Fortunately, Chetty’s study provides some ideas for how we could begin solving the problem of making our scientific community more diverse. The researchers found that children who grow up around inventors are more likely to become inventors as adults. Interestingly, this doesn’t mean you have to grow up in Boston or Silicon Valley—three of the five cites that produce the most inventors per capita are Minneapolis, Madison, and Detroit. This suggests that medium-sized cities throughout the country— not just the most elite technology hubs on the coasts—can play an important role in bringing more minority students into science and technology. Chetty and his colleagues argue that the benefits of exposure to inventors “are more likely to be driven by mechanisms such as mentoring, transmission of information, and networks,” rather than just the quality of the local schools. Cities and universities that invest in mentoring programs and technology networks that reach local minority populations could therefore have a big impact on the demographic composition of the next generation of U.S. scientists.

The legitimacy of science itself is at stake.

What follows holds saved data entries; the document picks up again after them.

==> config.mk <==
export PLATFORM = sky130hd
export DESIGN_NAME = lirq_window
export DESIGN_NICKNAME = d
export VERILOG_FILES = /design/src/rtl/lirq_pkg.sv /design/src/rtl/lirq_rst_sync.sv /design/src/rtl/lirq_decode.sv /design/src/rtl/lirq_core_regs.sv /design/src/rtl/lirq_pin_route.sv /design/src/rtl/lirq_window.sv
export SDC_FILE = /design/constraint.sdc
export NUM_CORES = 1
export LEC_CHECK = 0
export ABC_CLOCK_PERIOD_IN_PS = 9040
export BUFFER_PORTS_ARGS = -buffer_cell sky130_fd_sc_hd__buf_2
export CELL_PAD_IN_SITES_DETAIL_PLACEMENT = 1
export CELL_PAD_IN_SITES_GLOBAL_PLACEMENT = 1
export CORE_AREA = 5 5 121 100
export DETAILED_ROUTE_END_ITERATION = 12
export DIE_AREA = 0 0 126 105
export GPL_ROUTABILITY_DRIVEN = 0
export PLACE_DENSITY = 0.85
export SLEW_MARGIN = 20
export SYNTH_ARGS = -nofsm -noshare
export SYNTH_HDL_FRONTEND = slang
export SYNTH_SLANG_ARGS = --single-unit
==> constraint.sdc <==
create_clock -name clk -period 9.04 [get_ports clk]
set_input_delay 1.356 -clock clk [delete_from_list [all_inputs] [get_ports clk]]
set_output_delay 1.356 -clock clk [all_outputs]
set_load 0.005 [all_outputs]
==> src/rtl/lirq_pkg.sv <==
package lirq_pkg;
  localparam int DATA_W     = 32;
  localparam int OFF_W      = 3;
  localparam int SEL_W      = 8;
  localparam int MAP_EN_BIT = 31;

  typedef enum logic [OFF_W-1:0] {
    OFF_CTRL = 3'd0,
    OFF_PEND = 3'd1,
    OFF_MASK = 3'd2,
    OFF_TMAP = 3'd3,
    OFF_PMAP = 3'd4,
    OFF_SEL  = 3'd5,
    OFF_CFG  = 3'd6,
    OFF_NONE = 3'd7
  } lirq_off_e;
endpackage

==> src/rtl/lirq_rst_sync.sv <==
module lirq_rst_sync (
  input  logic clk,
  input  logic rst_n,
  output logic rst_n_sync
);
  logic meta_q;
  logic sync_q;

  always_ff @(posedge clk or negedge rst_n) begin
    if (!rst_n) begin
      meta_q <= 1'b0;
      sync_q <= 1'b0;
    end else begin
      meta_q <= 1'b1;
      sync_q <= meta_q;
    end
  end

  assign rst_n_sync = sync_q;
endmodule

==> src/rtl/lirq_decode.sv <==
module lirq_decode
  import lirq_pkg::*;
#(
  parameter int NUM_CORES = 4,
  parameter int CORE_W    = 2
) (
  input  logic              bus_valid,
  input  logic              bus_write,
  input  logic [CORE_W-1:0] bus_core,
  input  logic [OFF_W:0]    bus_addr,
  input  logic [SEL_W-1:0]  sel_req,
  output logic              is_other,
  output lirq_off_e         off,
  output logic [CORE_W-1:0] tgt_core,
  output logic              tgt_ok,
  output logic              acc_rd,
  output logic              acc_wr
);
  always_comb begin
    is_other = bus_addr[OFF_W];
    off      = lirq_off_e'(bus_addr[OFF_W-1:0]);
    acc_rd   = bus_valid && !bus_write;
    acc_wr   = bus_valid && bus_write;
    if (is_other) begin
      tgt_core = sel_req[CORE_W-1:0];
      tgt_ok   = (int'(sel_req) < NUM_CORES);
    end else begin
      tgt_core = bus_core;
      tgt_ok   = (int'(bus_core) < NUM_CORES);
    end
  end
endmodule

==> src/rtl/lirq_core_regs.sv <==
module lirq_core_regs
  import lirq_pkg::*;
#(
  parameter int   PIN_IDX_W   = 3,
  parameter logic TIMER_RTBL  = 1'b1,
  parameter logic PERF_RTBL   = 1'b1
) (
  input  logic                 clk,
  input  logic                 rst_n,
  input  logic                 wr_en,
  input  lirq_off_e            off,
  input  logic [DATA_W-1:0]    wdata,
  input  logic                 timer_evt,
  input  logic                 perf_evt,
  output logic [DATA_W-1:0]    rd_data,
  output logic [1:0]           mask,
  output logic                 tmap_en,
  output logic [PIN_IDX_W-1:0] tmap_pin,
  output logic                 pmap_en,
  output logic [PIN_IDX_W-1:0] pmap_pin
);
  logic [1:0]           mask_q, mask_d;
  logic                 ten_q, ten_d, pen_q, pen_d;
  logic [PIN_IDX_W-1:0] tpin_q, tpin_d, ppin_q, ppin_d;
  logic                 t_wr, p_wr;
  logic                 unused_wbits;

  assign unused_wbits = ^wdata;

  // map writes are gated by the build-time routability of each source
  assign t_wr = wr_en && (off == OFF_TMAP) && TIMER_RTBL;
  assign p_wr = wr_en && (off == OFF_PMAP) && PERF_RTBL;

  always_comb begin
    mask_d = mask_q;
    ten_d  = ten_q;
    tpin_d = tpin_q;
    pen_d  = pen_q;
    ppin_d = ppin_q;
    if (wr_en && (off == OFF_MASK)) mask_d = wdata[1:0];
    if (t_wr) begin
      ten_d  = wdata[MAP_EN_BIT];
      tpin_d = wdata[PIN_IDX_W-1:0];
    end
    if (p_wr) begin
      pen_d  = wdata[MAP_EN_BIT];
      ppin_d = wdata[PIN_IDX_W-1:0];
    end
  end

  always_ff @(posedge clk or negedge rst_n) begin
    if (!rst_n) begin
      mask_q <= '0;
      ten_q  <= 1'b0;
      tpin_q <= '0;
      pen_q  <= 1'b0;
      ppin_q <= '0;
    end else begin
      mask_q <= mask_d;
      ten_q  <= ten_d;
      tpin_q <= tpin_d;
      pen_q  <= pen_d;
      ppin_q <= ppin_d;
    end
  end

  always_comb begin
    rd_data = '0;
    case (off)
      OFF_CTRL: rd_data[1:0] = {PERF_RTBL, TIMER_RTBL};
      OFF_PEND: rd_data[1:0] = {perf_evt, timer_evt};
      OFF_MASK: rd_data[1:0] = mask_q;
      OFF_TMAP: begin
        rd_data[MAP_EN_BIT]    = ten_q;
        rd_data[PIN_IDX_W-1:0] = tpin_q;
      end
      OFF_PMAP: begin
        rd_data[MAP_EN_BIT]    = pen_q;
        rd_data[PIN_IDX_W-1:0] = ppin_q;
      end
      default: rd_data = '0;
    endcase
  end

  assign mask     = mask_q;
  assign tmap_en  = ten_q;
  assign tmap_pin = tpin_q;
  assign pmap_en  = pen_q;
  assign pmap_pin = ppin_q;

  assert_tmap_locked_R5: assert property (@(posedge clk) disable iff (!rst_n)
    (wr_en && off == OFF_TMAP && !TIMER_RTBL) |=> ($stable(ten_q) && $stable(tpin_q)));
  assert_pmap_locked_R5: assert property (@(posedge clk) disable iff (!rst_n)
    (wr_en && off == OFF_PMAP && !PERF_RTBL) |=> ($stable(pen_q) && $stable(ppin_q)));
  assert_mask_write_R6: assert property (@(posedge clk) disable iff (!rst_n)
    (wr_en && off == OFF_MASK) |=> (mask_q == $past(wdata[1:0])));
endmodule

The economic case for recruiting minorities into science and technology is clear. But there is a more fundamental reason why we should care about diversity: The legitimacy of science itself is at stake. At a time when our toxic politics threatens the integrity of our institutions and shared truths are lost to partisan disagreements over basic facts, scientists are rightly worried about the place of science in America. Scientists try to defend what they do by pointing to the widely shared benefits of scientific progress. However, widely shared benefits of science aren’t enough. To maintain science’s legitimacy, we also need wider participation in the scientific enterprise itself. A scientific community that doesn’t look like America risks being seen as too white and elitist, bent on serving the interests of the most privileged rather than solving the country’s most pressing problems.